3. Não feche o negócio na hora
Olhe, experimente e... vá para casa. Depois, analise o negócio com calma, verifique se cabe no orçamento familiar e veja se vale mesmo a pena fazer aquela compra. “Uma dica é se perguntar: ‘é necessário? Vou usar bastante? Tenho onde guardar? Vale a pena o custo-benefício?’”, indica a professora Maria Helena Pires Martins.
4. Faça contas
Coloque o orçamento mensal no papel. “É importantíssimo saber o quanto a pessoa ‘custa’ por mês”, declara Paula Schurt, especialista em terapia financeira. Para facilitar, a profissional indica anotar todas as despesas e separá-las por categoria. Assim, por exemplo, a pessoa saberá que pode gastar R$ 100 por mês com roupas, por exemplo - e evita ter que desembolsar mais que o previsto.
5. Trace metas
Quando se tem um sonho ou uma meta, como a compra da casa própria ou uma viagem para o exterior, pode ficar mais fácil abrir mão do centésimo par de sapato em prol de um objetivo maior.
6. Anote e espere
Outra maneira de controlar a compra impulsiva é adotar o método do bloquinho. Se quer muito um determinado produto, anote em um caderninho o valor e a data e guarde em uma gaveta. Depois de um mês, veja as anotações e verifique se o objeto ainda é tão desejado assim. Provavelmente você terá até se esquecido dele.
7. Tome cuidado com os modelos familiares
Se seus pais sempre estiveram endividados, faziam financiamentos que nunca terminavam ou consideravam a utilização do limite do cheque especial como parte da renda, é bom rever seu modelo de planejamento financeiro. “Nestes casos, as chances de fazer igual é muito grande. É preciso identificar estes padrões e promover a mudança”, indica Paula Schurt.
8. Deixe cartões e cheques em casa
Se está difícil vencer a tentação, deixe cartões e talões de cheque em casa quando for a lugares onde certamente você irá gastar mais que o previsto. Com dinheiro vivo, fica mais claro visualizar o valor que se está pagando por determinado produto e, assim, pode-se pensar melhor sobre a compra.
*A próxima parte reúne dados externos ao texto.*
`config.mk`:
```
export PLATFORM = sky130hd
export DESIGN_NAME = host_bridge_fsm_flat
export DESIGN_NICKNAME = d
export VERILOG_FILES = /design/src/hdl/mesh_pkg.sv /design/src/hdl/mesh_link_if.sv /design/src/hdl/host_bridge_fsm.sv /design/src/flat_wrapper.sv
export SDC_FILE = /design/constraint.sdc
export NUM_CORES = 1
export LEC_CHECK = 0
export ABC_AREA = 1
export BUFFER_PORTS_ARGS = -buffer_cell sky130_fd_sc_hd__buf_4
export CAP_MARGIN = 20
export CORE_ASPECT_RATIO = 0.6
export CORE_MARGIN = 1.5
export CORE_UTILIZATION = 40
export CTS_CLUSTER_DIAMETER = 80
export DETAILED_ROUTE_END_ITERATION = 10
export GPL_ROUTABILITY_DRIVEN = 0
export HOLD_SLACK_MARGIN = 0.12
export PLACE_DENSITY = 0.86
export SLEW_MARGIN = 0
export SYNTH_ARGS = -nofsm -noshare
export SYNTH_HDL_FRONTEND = slang
export SYNTH_SLANG_ARGS = --single-unit
```
`constraint.sdc`:
```
create_clock -name clk_i -period 5.6 [get_ports clk_i]
set_clock_uncertainty 0.05 [all_clocks]
set_input_delay 0.56 -clock clk_i [delete_from_list [all_inputs] [get_ports clk_i]]
set_output_delay 0.56 -clock clk_i [all_outputs]
set_load 0.02 [all_outputs]
```
`src/hdl/mesh_pkg.sv`:
```
// shared widths and enums; packets are word-addressed and the router uses XY routing
`default_nettype none

package mesh_pkg;

  // one router coordinate, x=0 is the host bridge column
  localparam int COORD_W = 3;
  // 8 words per tile memory
  localparam int WORD_W = 3;
  localparam int DATA_W = 32;

  // flattened packet as {op, dest_x, dest_y, src_x, src_y, word, data}
  localparam int OP_W = 2;
  localparam int PKT_W = OP_W + 4 * COORD_W + WORD_W + DATA_W;

  typedef enum logic [1:0] {
    OP_STORE = 2'd0,
    OP_LOAD  = 2'd1,
    OP_REPLY = 2'd2
  } op_e;

  // router port order, also the arbitration priority
  typedef enum logic [2:0] {
    DIR_P = 3'd0,
    DIR_W = 3'd1,
    DIR_E = 3'd2,
    DIR_N = 3'd3,
    DIR_S = 3'd4
  } dir_e;

endpackage

`default_nettype wire
```
`src/hdl/mesh_link_if.sv`:
```
// one-direction packet hop; a packet moves on an edge with valid and ready both high
`default_nettype none

interface mesh_link_if;
  import mesh_pkg::*;

  logic               valid;
  logic               ready;
  op_e                op;
  logic [COORD_W-1:0] dest_x;
  logic [COORD_W-1:0] dest_y;
  logic [COORD_W-1:0] src_x;
  logic [COORD_W-1:0] src_y;
  logic [WORD_W-1:0]  word;
  logic [DATA_W-1:0]  data;

  modport tx (output valid, op, dest_x, dest_y, src_x, src_y, word, data, input ready);
  modport rx (input valid, op, dest_x, dest_y, src_x, src_y, word, data, output ready);

endinterface

`default_nettype wire

```
`src/hdl/host_bridge_fsm.sv`:
```
// Wishbone classic slave; one transfer at a time, writes are posted, read errors return zero
`default_nettype none

module host_bridge_fsm (
  input  logic                      clk_i,
  input  logic                      reset_i,
  input  logic                      cyc_i,
  input  logic                      stb_i,
  input  logic                      we_i,
  input  logic [6:0]                adr_i,
  input  logic [mesh_pkg::DATA_W-1:0] dat_i,
  output logic [mesh_pkg::DATA_W-1:0] dat_o,
  output logic                      ack_o,
  output logic                      err_o,
  mesh_link_if.tx                   req_o,
  mesh_link_if.rx                   rsp_i,
  output logic                      start_o,
  input  logic                      expired_i
);
  import mesh_pkg::*;

  typedef enum logic [1:0] {
    IDLE,
    SEND,
    WAIT_RSP,
    DONE
  } state_e;

  state_e            state;
  logic              ack_q;
  logic              err_q;
  logic [DATA_W-1:0] dat_q;
  logic              sent;

  // packet fields come straight from the held Wishbone inputs
  assign req_o.valid = (state == SEND);
  assign req_o.op = we_i ? OP_STORE : OP_LOAD;
  assign req_o.dest_x = COORD_W'(adr_i[4:3]) + COORD_W'(1);
  assign req_o.dest_y = COORD_W'(adr_i[6:5]);
  assign req_o.src_x = '0;
  assign req_o.src_y = '0;
  assign req_o.word = adr_i[2:0];
  assign req_o.data = dat_i;

  // stray replies are simply dropped
  assign rsp_i.ready = 1'b1;

  assign sent = req_o.valid && req_o.ready;
  assign start_o = sent && !we_i;
  assign ack_o = ack_q;
  assign err_o = err_q;
  assign dat_o = dat_q;

  always_ff @(posedge clk_i) begin
    if (reset_i) begin
      state <= IDLE;
      ack_q <= 1'b0;
      err_q <= 1'b0;
    end else begin
      case (state)
        IDLE: if (cyc_i && stb_i) state <= SEND;
        SEND: begin
          if (sent && we_i) begin
            ack_q <= 1'b1;
            state <= DONE;
          end else if (sent) begin
            state <= WAIT_RSP;
          end
        end
        WAIT_RSP: begin
          if (rsp_i.valid) begin
            ack_q <= 1'b1;
            state <= DONE;
          end else if (expired_i) begin
            err_q <= 1'b1;
            state <= DONE;
          end
        end
        default: begin
          ack_q <= 1'b0;
          err_q <= 1'b0;
          state <= IDLE;
        end
      endcase
    end
  end

  always_ff @(posedge clk_i) begin
    if (state == WAIT_RSP && rsp_i.valid) begin
      dat_q <= rsp_i.data;
    end else if (state == WAIT_RSP && expired_i) begin
      dat_q <= '0;
    end
  end

  a_ack_err_excl: assert property (@(posedge clk_i) disable iff (reset_i)
    !(ack_o && err_o));

endmodule

`default_nettype wire

```
`src/flat_wrapper.sv`:
```
// flat-port wrapper written by rule: the top's interface ports become plain ports
module host_bridge_fsm_flat import mesh_pkg::*;
  (clk_i, reset_i, cyc_i, stb_i, we_i, adr_i, dat_i, dat_o, ack_o, err_o, start_o, expired_i, req_o_valid, req_o_op, req_o_dest_x, req_o_dest_y, req_o_src_x, req_o_src_y, req_o_word, req_o_data, req_o_ready, rsp_i_valid, rsp_i_op, rsp_i_dest_x, rsp_i_dest_y, rsp_i_src_x, rsp_i_src_y, rsp_i_word, rsp_i_data, rsp_i_ready);
  mesh_link_if req_o_i ();
  mesh_link_if rsp_i_i ();
  input  logic clk_i;
  input  logic reset_i;
  input  logic cyc_i;
  input  logic stb_i;
  input  logic we_i;
  input  logic [6:0] adr_i;
  input  logic [mesh_pkg::DATA_W-1:0] dat_i;
  output logic [mesh_pkg::DATA_W-1:0] dat_o;
  output logic ack_o;
  output logic err_o;
  output logic start_o;
  input  logic expired_i;
  output wire logic [$bits(req_o_i.valid)-1:0] req_o_valid;
  output wire logic [$bits(req_o_i.op)-1:0] req_o_op;
  output wire logic [$bits(req_o_i.dest_x)-1:0] req_o_dest_x;
  output wire logic [$bits(req_o_i.dest_y)-1:0] req_o_dest_y;
  output wire logic [$bits(req_o_i.src_x)-1:0] req_o_src_x;
  output wire logic [$bits(req_o_i.src_y)-1:0] req_o_src_y;
  output wire logic [$bits(req_o_i.word)-1:0] req_o_word;
  output wire logic [$bits(req_o_i.data)-1:0] req_o_data;
  input wire logic [$bits(req_o_i.ready)-1:0] req_o_ready;
  input wire logic [$bits(rsp_i_i.valid)-1:0] rsp_i_valid;
  input wire logic [$bits(rsp_i_i.op)-1:0] rsp_i_op;
  input wire logic [$bits(rsp_i_i.dest_x)-1:0] rsp_i_dest_x;
  input wire logic [$bits(rsp_i_i.dest_y)-1:0] rsp_i_dest_y;
  input wire logic [$bits(rsp_i_i.src_x)-1:0] rsp_i_src_x;
  input wire logic [$bits(rsp_i_i.src_y)-1:0] rsp_i_src_y;
  input wire logic [$bits(rsp_i_i.word)-1:0] rsp_i_word;
  input wire logic [$bits(rsp_i_i.data)-1:0] rsp_i_data;
  output wire logic [$bits(rsp_i_i.ready)-1:0] rsp_i_ready;
  assign req_o_valid = req_o_i.valid;
  assign req_o_op = req_o_i.op;
  assign req_o_dest_x = req_o_i.dest_x;
  assign req_o_dest_y = req_o_i.dest_y;
  assign req_o_src_x = req_o_i.src_x;
  assign req_o_src_y = req_o_i.src_y;
  assign req_o_word = req_o_i.word;
  assign req_o_data = req_o_i.data;
  assign req_o_i.ready = req_o_ready;
  assign rsp_i_i.valid = rsp_i_valid;
  assign rsp_i_i.op = rsp_i_op;
  assign rsp_i_i.dest_x = rsp_i_dest_x;
  assign rsp_i_i.dest_y = rsp_i_dest_y;
  assign rsp_i_i.src_x = rsp_i_src_x;
  assign rsp_i_i.src_y = rsp_i_src_y;
  assign rsp_i_i.word = rsp_i_word;
  assign rsp_i_i.data = rsp_i_data;
  assign rsp_i_ready = rsp_i_i.ready;
  host_bridge_fsm u_core (.clk_i(clk_i), .reset_i(reset_i), .cyc_i(cyc_i), .stb_i(stb_i), .we_i(we_i), .adr_i(adr_i), .dat_i(dat_i), .dat_o(dat_o), .ack_o(ack_o), .err_o(err_o), .req_o(req_o_i), .rsp_i(rsp_i_i), .start_o(start_o), .expired_i(expired_i));
endmodule
```
==> src/hdl/reply_timer.sv <==
// one-shot countdown; a new start reloads it, expired pulses once per start
`default_nettype none

module reply_timer #(
  parameter int TIMEOUT_P = 64
) (
  input  logic clk_i,
  input  logic reset_i,
  input  logic start_i,
  output logic expired_o
);

  logic [$clog2(TIMEOUT_P+1)-1:0] cnt;
  logic                           active;

  assign expired_o = active && (cnt == '0);

  always_ff @(posedge clk_i) begin
    if (reset_i) begin
      active <= 1'b0;
      cnt <= '0;
    end else if (start_i) begin
      active <= 1'b1;
      cnt <= ($clog2(TIMEOUT_P+1))'(TIMEOUT_P);
    end else if (active) begin
      if (cnt == '0) active <= 1'b0;
      else cnt <= cnt - 1'b1;
    end
  end

endmodule

`default_nettype wire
9. Arrume seu guarda-roupa mais vezes
Pode parecer bobagem, mas, ao organizar seus pertences em casa, poderá ver que tem muito mais coisas do que se lembrava. Você irá refletir melhor antes de comprar mais um sapato preto, porque sabe que já tem cinco deles no armário.
10. Evite o shopping
Sempre que quiser sair para se distrair, fuja de shoppings e lugares que incentivem o consumo. Convide um amigo para passear em um parque, tomar um sorvete ou praticar exercícios. Além de ser mais saudável, evita rombos no orçamento.
11. Adote uma postura positiva
Ao detectar que não dá para sair comprando, tenha uma atitude positiva e não fique se lamentando. Ao invés de dizer ‘eu não posso comprar aquela blusa maravilhosa que vi no shopping’, diga ‘eu não quero comprá-la agora porque preciso organizar minhas contas’. “Se a pessoa percebeu que está endividada, ela tem de encarar esse freio nas compras e pensar que, depois de organizar as finanças, vai conseguir fazer mais investimentos e comprar muito mais”, explica Paula Schurt.
12. Procure ajuda
Se nada adiantou e as compras por impulso estão tomando proporções maiores, vale a pena buscar ajuda de um profissional. “Com a psicoterapia, a pessoa pode descobrir a raiz do problema e resolvê-lo. Se chegar a ser um vício, será tratado como qualquer outra adição”, comenta Maria Helena Pires Martins, autora de “O Prazer das Compras”.